We reaffirm again our strong, unalterable stand against unchastity in all of its many manifestations.

Now our mothers have a sacred role. The following is a partial quote from the First Presidency of the Church. We reaffirm it strongly:

“Motherhood thus becomes a holy calling, a sacred dedication for carrying out the Lord’s plans, a consecration of devotion to the uprearing and fostering, the nurturing in body, mind, and spirit, of those who kept their first estate and who come to this earth for their second estate ‘to see if they will do all things whatsoever the Lord their God shall command them.’ (Abr. 3:25.) To lead them to keep their second estate is the work of motherhood, and ‘they who keep their second estate shall have glory added upon their heads for ever and ever.’

“This divine service of motherhood can be rendered only by mothers. It may not be passed to others. Nurses cannot do it; public nurseries cannot do it; hired help cannot do it—only mother, aided as much as may be by the loving hands of father, brothers, and sisters, can give the full needed measure of watchful care.

“The mother who entrusts her child to the care of others, that she may do non-motherly work, whether for gold, for fame, or for civic service should remember that ‘a child left to himself bringeth his mother to shame.’ (Prov. 29:15.) In our day the Lord has said that unless parents teach their children the doctrines of the Church ‘the sin be upon the heads of the parents.’ (D&C 68:25.)
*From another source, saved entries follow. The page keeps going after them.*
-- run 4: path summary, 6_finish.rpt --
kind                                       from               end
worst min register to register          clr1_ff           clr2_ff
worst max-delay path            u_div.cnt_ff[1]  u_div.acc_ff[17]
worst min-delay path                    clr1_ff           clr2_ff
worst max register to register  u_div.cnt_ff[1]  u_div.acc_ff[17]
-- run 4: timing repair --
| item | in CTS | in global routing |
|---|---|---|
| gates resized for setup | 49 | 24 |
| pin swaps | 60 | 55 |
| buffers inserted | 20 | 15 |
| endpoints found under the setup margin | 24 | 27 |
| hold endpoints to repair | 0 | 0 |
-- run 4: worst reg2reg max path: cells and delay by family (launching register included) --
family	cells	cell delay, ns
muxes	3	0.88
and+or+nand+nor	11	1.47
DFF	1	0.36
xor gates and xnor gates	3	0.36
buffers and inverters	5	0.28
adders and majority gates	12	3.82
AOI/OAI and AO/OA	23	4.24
Source: an optimization exercise on an open RTL-to-GDS flow (aim: small area, a short achievable clock period and few clock cycles per item). Production flows keep margins and buffers that such runs may drop.
Only simulation tests tie the RTL to the original design; equivalence was not proved.

## design/flow/flow/run.sh

```bash
#!/bin/bash
# The standard layout (standard.sh) with two changes:
# - clock tree synthesis adds no dummy loads to balance the tree;
# - the port buffers are buf_1 cells.
set -o pipefail
export CTS_ARGS="-sink_clustering_enable -repair_clock_nets -sink_clustering_size 40 -buf_list sky130_fd_sc_hd__clkbuf_8 -dont_use_dummy_load"
export BUFFER_PORTS_ARGS="-buffer_cell sky130_fd_sc_hd__buf_1"
bash standard.sh > standard.log 2>&1
```

## design/flow/standard.sh

```bash
#!/bin/bash
# synth_recipe.tcl (not shown) runs the flow's synth.tcl, then flattens the netlist and writes it again
# the make line also repeats each setting of config.mk as NAME=value (left out here)
make -C /OpenROAD-flow-scripts/flow DESIGN_CONFIG=/design/flow/config.mk WORK_HOME=/design/flow/orfs CLKGATE_MAP_FILE= SYNTH_SCRIPT=/design/flow/synth_recipe.tcl "${@:-finish}"
```

## design/flow/config.mk

```make
export PLATFORM = sky130hd
export DESIGN_NAME = matvec3
export DESIGN_NICKNAME = matvec3
export VERILOG_FILES = /design/flow/design.v
export SDC_FILE = /design/flow/constraint.sdc
export NUM_CORES = 4
export LEC_CHECK = 0
export ABC_AREA = 1
export CAP_MARGIN = 20
export CORE_MARGIN = 2
export CORE_UTILIZATION = 40
export CTS_BUF_LIST = sky130_fd_sc_hd__clkbuf_8
export CTS_CLUSTER_SIZE = 40
export SETUP_SLACK_MARGIN = 4.5
export SLEW_MARGIN = 20
```

## design/flow/constraint.sdc

```tcl
create_clock -name core_clock -period 7.0 [get_ports {clk}]
set_input_delay 1.4000 -clock core_clock [delete_from_list [all_inputs] [get_ports {clk}]]
set_output_delay 1.4000 -clock core_clock [all_outputs]
set_load 0.01 [all_outputs]
```
Source: an optimization exercise on an open RTL-to-GDS flow (aim: small area and a short achievable clock period). Production flows keep margins and buffers that such runs may drop. Where RTL was checked, it was by simulation tests only, not by an equivalence proof against the original.

==> job 8341 <==
// bnn_neuron_top
module bnn_neuron_top (
	input  wire                      clk,
	input  wire                      rstn,
	input  wire                      wr_en,
	input  bnn_pkg::store_sel_t      wr_sel,
	input  bnn_pkg::entry_addr_t     wr_addr,
	input  bnn_pkg::vec_t            wr_data,
	input  wire                      sample,
	input  bnn_pkg::entry_addr_t     addr,
	input  wire                      acc_clear,
	output bnn_pkg::acc_t            pre_activation,
	output logic                     fire
);
	logic [8-1:0]   wr_oh0;
	logic [8-1:0]   wr_oh1;
	logic [8-1:0]   wr_oh2;
	logic [128-1:0] rd_act;
	logic [128-1:0] rd_wgt;
	bnn_pkg::acc_t             thr_q;
	logic [7:0]                row0;
	logic [7:0]                row1;
	logic [7:0]                row2;
	neuron_param_store i_param_store (
		.clk      (clk),
		.wr_en    (wr_en),
		.wr_sel   (wr_sel),
		.wr_addr  (wr_addr),
		.wr_data  (wr_data),
		.addr     (addr),
		.thr_q    (thr_q),
		.vec_wr_q (wr_oh0),
		.rd_act   (rd_act),
		.rd_wgt   (rd_wgt)
	);
	xnor_popcount_tree i_popcount_tree (
		.clk  (clk),
		.act  (rd_act),
		.wgt  (rd_wgt),
		.row0 (row0),
		.row1 (row1),
		.row2 (row2)
	);
	always_ff @(posedge clk) begin
		wr_oh1 <= wr_oh0;
		wr_oh2 <= wr_oh1;
	end
	threshold_accumulator i_accumulator (
		.clk            (clk),
		.rstn           (rstn),
		.row0           (row0),
		.row1           (row1),
		.row2           (row2),
		.wr_oh2         (wr_oh2),
		.wr_oh1         (wr_oh1),
		.sample         (sample),
		.addr           (addr),
		.thr            (thr_q),
		.acc_clear      (acc_clear),
		.pre_activation (pre_activation),
		.fire           (fire)
	);
endmodule
export LEC_CHECK = 0
export ABC_CLOCK_PERIOD_IN_PS = 3000
export CAP_MARGIN = 20
export CORE_MARGIN = 2
export CORE_UTILIZATION = 40
export CTS_CLUSTER_DIAMETER = 100
export CTS_CLUSTER_SIZE = 30
export SLEW_MARGIN = 20
export TNS_END_PERCENT = 100
export SETUP_SLACK_MARGIN = 5.4
export BUFFER_PORTS_ARGS = -buffer_cell sky130_fd_sc_hd__buf_2
create_clock -name core_clock -period 8.0 [get_ports {clk}]
standard.sh (not shown) runs the stock make flow with config.mk's settings and CLKGATE_MAP_FILE= SYNTH_SCRIPT=/design/flow/synth_recipe.tcl, a recipe that flattens the netlist after the stock synthesis.
==> flow/flow/run.sh <==
#!/bin/bash
set -u
cfg="${FLOW_CONFIG:-config.mk}"
cp standard.sh standard.sh.txt
printf '\n# no adder cells\nexport ADDER_MAP_FILE =\n' >> "$cfg"
printf '# repair target\nexport SETUP_SLACK_MARGIN = 5.4\n' >> "$cfg"
printf '# plain port buffers\nexport BUFFER_PORTS_ARGS = -buffer_cell sky130_fd_sc_hd__buf_2\n' >> "$cfg"
bash standard.sh > standard.log 2>&1
status=$?
echo "standard.sh exit $status"
exit $status
==> job 9760: changes against job 8341 <==
--- a/flow/design.v
+++ b/flow/design.v
@@ -28,14 +28,12 @@
 	output logic [128-1:0] rd_act,
 	output logic [128-1:0] rd_wgt
 );
 	localparam int E = 8;
 	localparam int W = 128;
 	bnn_pkg::acc_t thr_mem [E];
-	logic [E-1:0] rd_sel_act_q [2];
-	logic [E-1:0] rd_sel_wgt_q [2];
 	logic [W-1:0] act_sel [E];
 	logic [W-1:0] wgt_sel [E];
 	for (genvar e = 0; e < E; e++) begin : g_entry
 		logic [W-1:0]  act;
 		logic [W-1:0]  wgt;
 		logic          we_act;
@@ -52,16 +50,14 @@
 				wgt <= wr_data;
 			end
 			if (we_thr) begin
 				thr_mem[e] <= wr_data[0][16-1:0];
 			end
 		end
-		for (genvar h = 0; h < 2; h++) begin : g_half
-			assign act_sel[e][h*W/2 +: W/2] = rd_sel_act_q[h][e] ? act[h*W/2 +: W/2] : '0;
-			assign wgt_sel[e][h*W/2 +: W/2] = rd_sel_wgt_q[h][e] ? wgt[h*W/2 +: W/2] : '0;
-		end
+		assign act_sel[e] = vec_wr_q[e] ? act : '0;
+		assign wgt_sel[e] = vec_wr_q[e] ? wgt : '0;
 	end
 	always_comb begin
 		rd_act = '0;
 		rd_wgt = '0;
 		for (int e = 0; e < E; e++) begin
 			rd_act = rd_act | act_sel[e];
@@ -70,20 +66,12 @@
 	end
 	always_ff @(posedge clk) begin
 		vec_wr_q <= '0;
 		if (wr_en && !wr_sel[1]) begin
 			vec_wr_q[wr_addr] <= 1'b1;
 		end
-		for (int e = 0; e < E; e++) begin
-			rd_sel_act_q[0][e] <= wr_en && wr_addr == e && (wr_sel == bnn_pkg::SEL_ACT ||
-				wr_sel == bnn_pkg::SEL_WGT);
-			rd_sel_act_q[1][e] <= wr_en && wr_addr == e && wr_sel < 2'd2;
-			rd_sel_wgt_q[0][e] <= wr_en && wr_addr == e && wr_sel != bnn_pkg::SEL_THR &&
-				wr_sel != 2'd3;
-			rd_sel_wgt_q[1][e] <= wr_en && wr_addr == e && !(wr_sel[1] || (wr_sel[0] && wr_sel[1]));
-		end
 		thr_q <= thr_mem[addr];
 	end
 endmodule
 `default_nettype wire
 `default_nettype none
 module xnor_popcount_tree (
@@ -453,78 +441,28 @@
 		smp_v1    <= smp_v0 && !rstn;
 		cnt_rd    <= cnt_mem[smp_addr0];
 		hit_row   <= wr_oh1[smp_addr0];
 		hit_last  <= wr_oh2[smp_addr0];
 		thr1      <= thr;
 	end
-	logic [7:0] cnt_old;
-	assign cnt_old = hit_last ? cnt_last : cnt_rd;
-	bnn_pkg::acc_t sum_q;
-	function automatic logic [16-1:0] add_count(input logic [16-1:0] sum,
-			input logic use_rows, input logic [7:0] r0, input logic [7:0] r1,
-			input logic [7:0] r2, input logic [7:0] c_old);
-		logic [16-1:0] s_old;
-		logic [16-1:0] s_row;
-		s_old = sum + bnn_pkg::acc_t'(c_old);
-		s_row = sum + bnn_pkg::acc_t'(r0) + bnn_pkg::acc_t'(r1) + bnn_pkg::acc_t'(r2);
-		add_count = use_rows ? s_row : s_old;
-	endfunction
+	logic [7:0] op0;
+	logic [7:0] op1;
+	logic [7:0] op2;
 	bnn_pkg::acc_t acc_next;
-	bnn_pkg::acc_t pre_next;
-	assign acc_next = add_count(sum_q, hit_row, row0, row1, row2, cnt_old);
-	assign pre_next = add_count(pre_activation, hit_row, row0, row1, row2, cnt_old);
-	logic [7:0] pre_lo;
-	logic [7:0] pre_hi;
-	logic [7:0] pre_hi_inc;
-	logic [7:0] thr_lo;
-	logic [7:0] thr_hi;
-	logic [9:0] lo_bound0;
-	logic [9:0] lo_bound1;
-	logic       gt_hi0;
-	logic       gt_hi1;
-	logic       eq_hi0;
-	logic       eq_hi1;
-	assign pre_lo     = sum_q[7:0];
-	assign pre_hi     = sum_q[15:8];
-	assign pre_hi_inc = pre_hi + 8'd1;
-	assign thr_lo     = thr1[7:0];
-	assign thr_hi     = thr1[15:8];
-	assign lo_bound0  = 10'd256 + {2'b00, thr_lo} - {2'b00, pre_lo};
-	assign lo_bound1  = lo_bound0 + 10'd256;
-	assign gt_hi0     = pre_hi > thr_hi;
-	assign gt_hi1     = pre_hi_inc > thr_hi;
-	assign eq_hi0     = pre_hi == thr_hi;
-	assign eq_hi1     = pre_hi_inc == thr_hi;
-	function automatic logic fire_for(input logic [7:0] c, input logic [7:0] p_lo,
-			input logic [9:0] b0, input logic [9:0] b1, input logic g0, input logic g1,
-			input logic e0, input logic e1);
-		logic [9:0] c_ext;
-		c_ext = 10'd256 + {2'b00, c};
-		if (c > ~p_lo) begin
-			fire_for = g1 || (e1 && c_ext > b1);
-		end else begin
-			fire_for = g0 || (e0 && c_ext > b0);
-		end
-	endfunction
-	logic fire_old;
-	logic fire_row;
-	logic fire_next;
-	assign fire_old  = fire_for(cnt_old, pre_lo, lo_bound0, lo_bound1, gt_hi0, gt_hi1,
-		eq_hi0, eq_hi1);
-	assign fire_row  = fire_for(cnt_sum, pre_lo, lo_bound0, lo_bound1, gt_hi0, gt_hi1,
-		eq_hi0, eq_hi1);
-	assign fire_next = hit_row ? fire_row : fire_old;
+	assign op0 = hit_row ? row0 : (hit_last ? cnt_last : cnt_rd);
+	assign op1 = hit_row ? row1 : '0;
+	assign op2 = hit_row ? row2 : '0;
+	assign acc_next = pre_activation + bnn_pkg::acc_t'(op0) + bnn_pkg::acc_t'(op1) +
+		bnn_pkg::acc_t'(op2);
 	always_ff @(posedge clk) begin
 		if (rstn || acc_clear) begin
-			sum_q <= '0;
 			pre_activation <= '0;
 			fire <= 1'b0;
 		end else if (smp_v1) begin
-			sum_q <= acc_next;
-			pre_activation <= pre_next;
-			fire <= fire_next;
+			pre_activation <= acc_next;
+			fire <= acc_next > thr1;
 		end
 	end
 endmodule
 `default_nettype wire
 `default_nettype none
 module bnn_neuron_top (
==> flow/run.sh (new file) <==
#!/bin/bash
# synth_recipe.tcl (not shown) runs the flow's synth.tcl, then flattens the netlist and writes it again
# the make line also repeats each setting of config.mk as NAME=value (left out here)
make -C /OpenROAD-flow-scripts/flow DESIGN_CONFIG=/design/flow/config.mk WORK_HOME=/design/flow/orfs CLKGATE_MAP_FILE= SYNTH_SCRIPT=/design/flow/synth_recipe.tcl finish
ABC_CLOCK_PERIOD_IN_PS = not set   (was 3000)
BUFFER_PORTS_ARGS = not set   (was -buffer_cell sky130_fd_sc_hd__buf_2)
CTS_CLUSTER_DIAMETER = not set   (was 100)
CTS_CLUSTER_SIZE = not set   (was 30)
SETUP_SLACK_MARGIN = not set   (was 5.4)
TNS_END_PERCENT = not set   (was 100)
removed: flow/flow/run.sh
removed: flow/standard.sh
==> implementation parameters <==
Parameter                              Value

Worst setup path
  Cell with the largest stage delay on the worst path ... dfxtp_1

Clock network
  Number of buffers created by CTS ... 231

Routing
  First-pass iteration count of the detailed router ... 6

Outcome
  Result of the run ... no timing/DRC/antenna violations

Yosys
  Largest cells by area after synthesis ... edfxtp_1 76%, a22oi_1 8.7%, dfxtp_1 3.7%

Finish
  Non-Clock Buffer Count ... 221
  Register cell area after layout ... 70600 um^2
  Proportion of cell area occupied by multi-input gates ... 0.1629
  Number of multi-input combinational cells in the layout ... 2028
  Sequential cell count of the final layout ... 2405

Timing
  Setup repair after global routing missed its margin ... false

Placed design
  Estimated wirelength of the detail-placed design ... 113300 um
  Placed cell count ... 7777
That was job 9760.
==> implementation parameters <==
Parameter                              Value

Outcome
  Result of the run ... no timing/DRC/antenna violations

Clock network
  Number of buffers created by CTS ... 95

Finish
  Proportion of cell area occupied by multi-input gates ... 0.1968
  Non-Clock Buffer Count ... 642
  Register cell area after layout ... 71760 um^2
  Sequential cell count of the final layout ... 2453
  Number of multi-input combinational cells in the layout ... 2697

Yosys
  Largest cells by area after synthesis ... edfxtp_1 73%, a22oi_1 8.4%, dfxtp_1 4.6%

Timing
  Setup repair after global routing missed its margin ... true

Placed design
  Estimated wirelength of the detail-placed design ... 132400 um
  Placed cell count ... 8458

Routing
  First-pass iteration count of the detailed router ... 7

Die
  Core region area ... 229900 um^2
That was job 8341.
For job 8341, only the layout was checked, not whether the RTL still works.

## separate check: timing with driven ports
The flow's constraints put no driver on any port. The routed layouts listed below were extracted and timed again, unchanged, in two steps.
Step 1 (the two cells are an assumption about what drives the block):
set clk [get_ports {clk}]
set_driving_cell -lib_cell sky130_fd_sc_hd__clkbuf_16 $clk
set_driving_cell -lib_cell sky130_fd_sc_hd__buf_2 [delete_from_list [all_inputs] $clk]
Step 2 adds t to the input delays and takes it off the output delays; t is the mean of the earliest and latest rising clock arrival at the registers after step 1. Input paths then give back, and output paths get back, about the clock's delay inside the block.
a / b / c = ideal ports / drivers / drivers and shift; a / b = the first two.
run | shift t [ns] | setup WS [ns] | latest minus earliest clock arrival (ns) | worst register clock-pin slew, ns
job 8341 | 0.887 | 5.070 / 4.980 / 4.221 | 0.057 / 0.056 | 0.12 / 0.12
job 9760 | 0.941 | 3.477 / 3.477 / 3.161 | 0.106 / 0.105 | 0.07 / 0.07
After both steps every run listed still meets setup and hold. The setup slack of job 8341, which loses most, moves by -0.090 ns with the drivers and by -0.849 ns with both steps.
“Motherhood is near to Divinity. It is the highest, holiest service to be assumed by mankind. It places her who honors its holy calling and service next to the angels. To you mothers in Israel we say, God bless and protect you, and give you the strength and courage, the faith and knowledge, the holy love and consecration to duty, that shall enable you to fill to the fullest measure the sacred calling which is yours. To you mothers and mothers-to-be we say: Be chaste, keep pure, live righteously, that your posterity to the last generation may call you blessed.” (“Message of the First Presidency,” Deseret News Weekly Church Edition, October 1942, p. 5.)
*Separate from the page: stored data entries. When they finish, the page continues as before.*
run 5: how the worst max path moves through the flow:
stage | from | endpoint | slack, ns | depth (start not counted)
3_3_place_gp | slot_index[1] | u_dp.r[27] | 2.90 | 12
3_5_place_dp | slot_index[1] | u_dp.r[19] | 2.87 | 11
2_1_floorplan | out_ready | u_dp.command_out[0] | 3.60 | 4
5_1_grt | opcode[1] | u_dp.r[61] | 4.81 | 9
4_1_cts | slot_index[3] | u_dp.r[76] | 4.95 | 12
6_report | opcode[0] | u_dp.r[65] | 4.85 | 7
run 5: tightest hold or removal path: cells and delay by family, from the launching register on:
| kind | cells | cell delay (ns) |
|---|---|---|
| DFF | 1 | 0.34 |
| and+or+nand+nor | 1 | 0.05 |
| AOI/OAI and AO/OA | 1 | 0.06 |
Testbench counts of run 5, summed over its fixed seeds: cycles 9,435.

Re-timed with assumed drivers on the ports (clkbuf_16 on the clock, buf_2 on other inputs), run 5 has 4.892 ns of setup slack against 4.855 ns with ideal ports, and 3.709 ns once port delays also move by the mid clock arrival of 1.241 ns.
Background: an optimization exercise with open tools, aiming at a short achievable clock period and few clock cycles. Do not read the settings as production practice.
In this exercise RTL edits were held to simulation tests only and were not proved equivalent to the original.
Power is estimated from default activity; no workload was simulated.

## run.sh

```bash
#!/bin/bash
# synth_recipe.tcl (not shown) runs the flow's synth.tcl, then flattens the netlist and writes it again
# the make line also repeats each setting of config.mk as NAME=value (left out here)
make -C /OpenROAD-flow-scripts/flow DESIGN_CONFIG=/design/flow/config.mk WORK_HOME=/design/flow/orfs CLKGATE_MAP_FILE= SYNTH_SCRIPT=/design/flow/synth_recipe.tcl finish
```

## config.mk

```make
export PLATFORM = sky130hd
export DESIGN_NAME = update_scheduler
export DESIGN_NICKNAME = update_scheduler
export VERILOG_FILES = /design/flow/design.v
export SDC_FILE = /design/flow/constraint.sdc
export NUM_CORES = 4
export LEC_CHECK = 0
export CAP_MARGIN = 20
export CORE_MARGIN = 2
export CORE_UTILIZATION = 40
export SLEW_MARGIN = 20
```

## constraint.sdc

```tcl
create_clock -name core_clock -period 4.2 [get_ports {clk}]
set_input_delay 0.8400 -clock core_clock [delete_from_list [all_inputs] [get_ports {clk}]]
set_output_delay 0.8400 -clock core_clock [all_outputs]
set_load 0.01 [all_outputs]
```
This, then, is our program: to reaffirm and boldly carry forward the work of God in cleanliness, uprightness, and to take that gospel of truth to that world that needs so much that godly life.

Eternal life is our goal. It can be reached only by following the path our Lord has marked out for us.

I know this is true and right. I love our Heavenly Father and I love his Son, and I am proud to be even a weak vessel to push forward their great eternal work. I testify to all this humbly, sincerely, in the name of Jesus Christ. Amen.